Task: Among the entries that follow, find every line with the word "ORFS" and list it.

Records for this exercise:
=== Section Start ===

This is an optimization exercise on Yosys and OpenROAD, whose aim is small area, a short achievable clock period and few clock cycles per item, not a production implementation. Function was checked by simulation only, so behaviour that the tests miss may differ from the original. No activity file was given, so power comes from the tool's default toggle rates.

## crsf_encoder
module crsf_encoder (
    input  wire         clk,
    input  wire         rst,         
    input  wire         in_valid,
    output wire         in_ready,
    input  wire [255:0] in_ch,       
    output wire         out_valid,
    input  wire         out_ready,
    output wire [207:0] out_frame    
);
    reg         valid;
    reg [175:0] q_reg;       
    reg [31:0]  c_reg;       
    wire [175:0] q_next;
    wire [31:0]  c_next;
    wire [175:0] payload;    
    genvar i;
    generate for (i = 0; i < 16; i = i + 1) begin : ch
        crsf_scale sc (.v(in_ch[16*i +: 16]), .Q(q_next[11*i +: 11]), .c(c_next[2*i +: 2]));
        assign payload[11*i +: 11] = q_reg[11*i +: 11] + {9'd43, c_reg[2*i +: 2]};
    end endgenerate
    assign in_ready = ~valid | out_ready;
    wire   take     = in_valid & in_ready;
    always @(posedge clk) begin
        if (rst)
            valid <= 1'b0;
        else if (take)
            valid <= 1'b1;
        else if (out_ready)
            valid <= 1'b0;
        if (take) begin
  ...
Size: roughly 210 flip-flops.
==> flow/config.mk <==
export PLATFORM = sky130hd
export DESIGN_NAME = crsf_encoder
export DESIGN_NICKNAME = crsf_encoder
export VERILOG_FILES = /design/flow/design.v
export SDC_FILE = /design/flow/constraint.sdc
export NUM_CORES = 4
export LEC_CHECK = 0
export CAP_MARGIN = 20
export CORE_MARGIN = 2
export CORE_UTILIZATION = 40
export SLEW_MARGIN = 20
==> flow/constraint.sdc <==
create_clock -name core_clock -period 22.0 [get_ports {clk}]
set_input_delay 4.4000 -clock core_clock [delete_from_list [all_inputs] [get_ports {clk}]]
set_output_delay 4.4000 -clock core_clock [all_outputs]
set_load 0.01 [all_outputs]
standard.sh (not shown) runs the stock make flow with config.mk's settings and CLKGATE_MAP_FILE= SYNTH_SCRIPT=/design/flow/synth_recipe.tcl, a recipe that flattens the netlist after the stock synthesis.
==> flow/flow/run.sh <==
#!/bin/bash
# Standard ORFS layout (standard.sh) with these changes:
#  - synthesis: no full/half-adder extraction (ADDER_MAP_FILE empty) and
#    an area-oriented abc mapping script (flow/synth.tcl, flow/abc.script);
#  - port buffers are buf_1 cells instead of the default clkdlybuf4s50_1;
#  - repair_timing aims for 12.5 ns of setup slack (SETUP_SLACK_MARGIN),
#    so the resizer shortens the critical paths below the 22 ns period.
# The output of every tool goes to standard.log here.
set -o pipefail
bash standard.sh ADDER_MAP_FILE= SYNTH_SCRIPT=$PWD/flow/synth.tcl \
  "BUFFER_PORTS_ARGS=-buffer_cell sky130_fd_sc_hd__buf_1" SETUP_SLACK_MARGIN=12.5 finish > standard.log 2>&1
==> flow/flow/abc.script <==
strash; dc2; strash; dch -f; amap
==> flow/flow/synth.tcl <==
# synth_recipe.tcl with one change: the technology-mapping abc call runs
# flow/abc.script (area-oriented mapping) instead of ORFS's abc_area or
# abc_speed script. Registers are mapped by dfflibmap before abc and keep
# the standard synthesis's names and cell types.
set my_abc_script [file join [file dirname [file normalize [info script]]] abc.script]
proc synth {args} { yosys synth -nofsm -noshare {*}$args }
proc abc {args} {
  set i [lsearch $args -script]
  if {$i >= 0} { lset args [expr {$i+1}] $::my_abc_script }
  yosys abc {*}$args
}
source $::env(SCRIPTS_DIR)/synth.tcl
# left out here: clear keep_hierarchy, flatten, clean up, hide names made inside functions, write 1_2_yosys.v
Testbench counts at the start, summed over its fixed seeds: cycles 2,056, frames 2,048.
==> next run, changes <==
--- a/flow/flow/run.sh
+++ b/flow/flow/run.sh
@@ -5,3 +5,3 @@
 #  - port buffers are buf_1 cells instead of the default clkdlybuf4s50_1;
-#  - repair_timing aims for 12.5 ns of setup slack (SETUP_SLACK_MARGIN),
+#  - repair_timing aims for 11.8 ns of setup slack (SETUP_SLACK_MARGIN),
 #    so the resizer shortens the critical paths below the 22 ns period.
@@ -10,2 +10,2 @@
 bash standard.sh ADDER_MAP_FILE= SYNTH_SCRIPT=$PWD/flow/synth.tcl \
-  "BUFFER_PORTS_ARGS=-buffer_cell sky130_fd_sc_hd__buf_1" SETUP_SLACK_MARGIN=12.5 finish > standard.log 2>&1
+  "BUFFER_PORTS_ARGS=-buffer_cell sky130_fd_sc_hd__buf_1" SETUP_SLACK_MARGIN=11.8 finish > standard.log 2>&1
- CTS_BUF_LIST: default -> sky130_fd_sc_hd__clkbuf_4
Routed wire length is lower by a little under a tenth.
Synthesized cell count stays the same.
Total power shrinks by about a fifth.
Clock-buffer cell count rises by 56.
Die area does not change.
==> next run, changes <==
- CORE_UTILIZATION: 40 -> 55
- CTS_BUF_LIST: sky130_fd_sc_hd__clkbuf_4 -> sky130_fd_sc_hd__clkbuf_8
- CTS_CLUSTER_DIAMETER: default -> 60
- CTS_CLUSTER_SIZE: default -> 20
After rerunning: The changed run produced a clean layout. Clock-buffer cell count is lower by 64. Clock skew is lower by 0.019 ns. Total power is lower by a few percent.

## re-timing with driven ports
The results above use ideal ports. As a check the final layouts listed here were re-extracted and re-timed, cells and wires unchanged.
Step 1 (the two cells are an assumption about what drives the block):
set clk [get_ports {clk}]
set_driving_cell -lib_cell sky130_fd_sc_hd__clkbuf_16 $clk
set_driving_cell -lib_cell sky130_fd_sc_hd__buf_2 [delete_from_list [all_inputs] $clk]
Step 2, shift: input delay + t, output delay - t, t = (earliest + latest rising clock arrival at the registers) / 2. This alone moves slack from input paths to output paths.
Slacks: no drivers / after step 1 / after step 2; pairs: no drivers / after step 1.
run | shift t [ns] | slack for setup (ns) | worst setup path at the end
the first run | 0.595 | 12.337 / 12.347 / 11.751 | input to register
the second run | 0.833 | 12.225 / 12.169 / 11.526 | input to register
the third run | 0.645 | 12.190 / 12.136 / 11.590 | input to register
After both steps every run listed still meets setup and hold. For the second run, which loses most, drivers alone change the setup slack by -0.056 ns; drivers and shift together by -0.699 ns.
Background: an optimization exercise with open tools, aiming at small area. Do not read the settings as production practice.
Only the layout flow was run in this run; the RTL was not checked for function there.
Power figures rest on the tool's default switching activity, not on a simulated workload.

==> flow/design.v <==
module av2_rx_engine (
    input  wire       clk,
    input  wire       rst,           
    input  wire       rx_valid,      
    input  wire [7:0] rx_data,
    input  wire       rx_err,        
    input  wire [7:0] rd_addr,
    output reg  [7:0] rd_data,
    output reg        ev_commit,     
    output wire [2:0] ev_sub,
    output reg        ev_ready,      
    output reg        ev_error,      
    output wire [3:0] ev_err_code
);
    integer i;
    reg [5:0] cnt;
    reg       hbad;         
    reg [2:0] sub;          
    reg       lenok;        
    wire st_ovr = cnt[5] & cnt[0];
    wire st_err = cnt[5] & cnt[1];
    wire st_hold = st_ovr | st_err;
    wire is_eol  = (rx_data == 8'hFF);
    wire dbyte   = rx_valid & ~rx_err & ~is_eol;
    wire eol     = rx_valid & ~rx_err & is_eol;
    wire ws = (rx_data >= 8'h09 && rx_data <= 8'h0D) || rx_data == 8'h20;
    wire hdr_match = (cnt[2:0] == 3'd0 && rx_data == 8'h23) ||
                     (cnt[2:0] == 3'd1 && rx_data == 8'h41) ||
                     (cnt[2:0] == 3'd2 && rx_data == 8'h56) ||
                     (cnt[2:0] == 3'd3 && rx_data == 8'h32) ||
                     (cnt[2:0] == 3'd4 && rx_data == 8'h20);
    reg [2:0] code_sub;
    always @* begin
        case (rx_data)
            8'h69: code_sub = 3'd0;
            8'h6A: code_sub = 3'd1;
            8'h6B: code_sub = 3'd2;
            8'h6C: code_sub = 3'd3;
            8'h6D: code_sub = 3'd4;
            8'h6E: code_sub = 3'd5;
            default: code_sub = 3'd7;
        endcase
    end
    reg past_thr;
    always @* begin
        case (sub)
            3'd0: past_thr = (cnt >= 6'd10);
            3'd1: past_thr = (cnt >= 6'd18);
            3'd2: past_thr = (cnt >= 6'd27);
            3'd3: past_thr = (cnt >= 6'd7);
            3'd4: past_thr = (cnt >= 6'd8);
            default: past_thr = (cnt >= 6'd5);
        endcase
    end
    wire c_sys = (sub == 3'd0);
    wire c_inp = (sub == 3'd1);
    wire c_spk = (sub == 3'd2);
    wire c_grp = c_sys | (sub == 3'd3) | (sub == 3'd4);    
    wire hdr_ok = (cnt >= 6'd5) & ~hbad & ~st_hold;
    wire known  = (cnt >= 6'd6) & ~st_hold & (sub[2:1] != 2'b11);
    wire commit = eol & hdr_ok & known & lenok;
    wire err1   = eol & ~st_hold & ~hdr_ok;
    wire err6   = eol & hdr_ok & known & ~lenok;
    wire err7   = eol & st_ovr;
    reg [5:0] progress;
    reg [1:0] ev_e;         
    wire ready = &progress[4:0];
    assign ev_sub      = sub;
    assign ev_err_code = {1'b0, ev_e[1], ev_e[1] | ev_e[0], ~ev_e[1] | ev_e[0]};
    wire [5:0] prog_new = progress | (6'd1 << sub);
    always @(posedge clk) begin
        if (rst) begin
            cnt <= 6'd0;
        end else if (rx_err) begin
            cnt <= 6'd34;
        end else if (rx_valid) begin
            if (is_eol)
                cnt <= 6'd0;
            else if (!st_hold)
                cnt <= cnt + 6'd1;
        end
        if (dbyte) begin
            if (cnt[5:3] == 3'd0 && (cnt[2:0] <= 3'd4))
                hbad <= (hbad & (cnt[2:0] != 3'd0)) | ~hdr_match;
            if (cnt == 6'd5) begin
                sub   <= code_sub;
                lenok <= (rx_data == 8'h6E);
            end else if (!ws && past_thr) begin
                lenok <= 1'b1;
            end
        end
        ev_commit <= ~rst & commit;
        ev_error  <= ~rst & (rx_err | err1 | err6 | err7);
        ev_ready  <= ~rst & commit & ~ready & (&prog_new[4:0]);
        if (rx_err)     ev_e <= 2'd1;
        else if (err7)  ev_e <= 2'd3;
        else if (err6)  ev_e <= 2'd2;
        else            ev_e <= 2'd0;
        if (rst)
            progress <= 6'd0;
        else if (commit)
            progress <= prog_new;
    end
    reg [2:0] stg_s [0:3];
    reg [1:0] stg_c;
    reg [7:0] stg_d [0:7];
    reg [5:0] stg_l [0:7];
    wire [2:0] w_size;
    wire       w_nz;
    wire [5:0] w_l;
    av2_rx_wdec u_wdec (.b(rx_data), .lab_mode(c_inp), .size(w_size), .nz(w_nz), .l6(w_l));
    wire [3:0]  en_s;
    wire [1:0]  en_c;
    wire [7:0]  en_d, en_l;
    av2_rx_slot_en u_slot_en (.cnt(cnt), .wr(rx_valid), .c_grp(c_grp), .c_inp(c_inp),
        .en_s(en_s), .en_c(en_c), .en_d(en_d), .en_l(en_l));
    always @(posedge clk) begin
        for (i = 0; i < 4; i = i + 1)
            if (en_s[i]) stg_s[i] <= w_size;
        for (i = 0; i < 2; i = i + 1)
            if (en_c[i]) stg_c[i] <= w_nz;
        for (i = 0; i < 8; i = i + 1) begin
            if (en_d[i]) stg_d[i] <= rx_data;
            if (en_l[i]) stg_l[i] <= w_l;
        end
    end
    reg [7:0] sys_flags, sys_mode, sys_vol;
    reg [5:0] sys_decode;                       
    reg [4:0] inp_label [0:9];                  
    reg       inp_panorama;
    reg [7:0] inp_width, inp_depth;
    reg [2:0] spk_size [0:3];
    reg [1:0] spk_cfg;
    reg [7:0] spk_dist [0:7];
    reg [5:0] spk_level [0:7];                  
    reg [7:0] sw_major, sw_minor;
    reg [7:0] fw_major, fw_minor, fw_patch;
    function [4:0] lab5(input [7:0] b);
        lab5 = (b <= 8'd20) ? b[4:0] : 5'h1F;
    endfunction
    wire [7:0] s_mode_b = stg_d[3];
    wire [3:0] s_input  = (s_mode_b[3:0] >= 4'd1 && s_mode_b[3:0] <= 4'd11) ? s_mode_b[3:0] : 4'd0;
    wire [7:0] s_dec_b  = stg_d[6];
    wire [5:0] s_dec    = (s_dec_b <= 8'd23 || (s_dec_b >= 8'd48 && s_dec_b <= 8'd55)) ?
                          s_dec_b[5:0] : 6'h3F;
    wire cm_sys = commit & (sub == 3'd0);
    wire cm_inp = commit & (sub == 3'd1);
    wire cm_spk = commit & (sub == 3'd2);
    wire cm_swv = commit & (sub == 3'd3);
    wire cm_fwv = commit & (sub == 3'd4);
    always @(posedge clk) begin
        if (cm_sys) begin
            sys_flags  <= stg_d[2];
            sys_mode   <= {s_mode_b[7:4], s_input};
            sys_vol    <= stg_d[4];
            sys_decode <= s_dec;
        end
        if (cm_inp) begin
            for (i = 0; i < 8; i = i + 1)
                inp_label[i] <= stg_l[(i + 2) % 8][4:0];
            inp_label[8]  <= lab5(stg_d[2]);
            inp_label[9]  <= lab5(stg_d[3]);
            inp_panorama  <= (stg_d[4] != 8'd0);
            inp_width     <= stg_d[5];
            inp_depth     <= stg_d[6];
        end
        if (cm_spk) begin
            for (i = 0; i < 4; i = i + 1)
                spk_size[i] <= stg_s[i];
            spk_cfg <= stg_c;
            for (i = 0; i < 8; i = i + 1) begin
                spk_dist[i]  <= stg_d[i];
                spk_level[i] <= stg_l[i];
            end
        end
        if (cm_swv) begin
            sw_major <= stg_d[2];
            sw_minor <= stg_d[3];
        end
        if (cm_fwv) begin
            fw_major <= stg_d[2];
            fw_minor <= stg_d[3];
            fw_patch <= stg_d[4];
        end
    end
    wire        s_prog, s_dec_rst;
    wire [3:0]  s_sys;
    wire [12:0] s_inp;
    wire [4:0]  s_spk;
    wire [7:0]  s_dist, s_lvl;
    wire [1:0]  s_sw;
    wire [2:0]  s_fw;
    av2_rx_rd_dec u_rd_dec (
        .rd_addr(rd_addr), .progress(progress),
        .s_prog(s_prog), .s_dec_rst(s_dec_rst), .s_sys(s_sys), .s_inp(s_inp),
        .s_spk(s_spk), .s_dist(s_dist), .s_lvl(s_lvl), .s_sw(s_sw), .s_fw(s_fw));
    wire [7:0] rd_w;
    av2_rx_rd_mux u_rd_mux (
        .s_prog(s_prog), .s_dec_rst(s_dec_rst), .s_sys(s_sys), .s_inp(s_inp),
        .s_spk(s_spk), .s_dist(s_dist), .s_lvl(s_lvl), .s_sw(s_sw), .s_fw(s_fw),
        .ready(ready), .progress(progress),
        .sys_flags(sys_flags), .sys_mode(sys_mode), .sys_vol(sys_vol), .sys_decode(sys_decode),
        .inp_label({inp_label[9], inp_label[8], inp_label[7], inp_label[6], inp_label[5],
                    inp_label[4], inp_label[3], inp_label[2], inp_label[1], inp_label[0]}),
        .inp_panorama(inp_panorama), .inp_width(inp_width), .inp_depth(inp_depth),
        .spk_size({spk_size[3], spk_size[2], spk_size[1], spk_size[0]}), .spk_cfg(spk_cfg),
        .spk_dist({spk_dist[7], spk_dist[6], spk_dist[5], spk_dist[4],
                   spk_dist[3], spk_dist[2], spk_dist[1], spk_dist[0]}),
        .spk_level({spk_level[7], spk_level[6], spk_level[5], spk_level[4],
                    spk_level[3], spk_level[2], spk_level[1], spk_level[0]}),
        .sw_major(sw_major), .sw_minor(sw_minor),
        .fw_major(fw_major), .fw_minor(fw_minor), .fw_patch(fw_patch),
        .rd_data(rd_w));
    always @* rd_data = rd_w;
endmodule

=== Section End ===

Result below:
# Standard ORFS layout (standard.sh) with these changes:
# flow/abc.script (area-oriented mapping) instead of ORFS's abc_area or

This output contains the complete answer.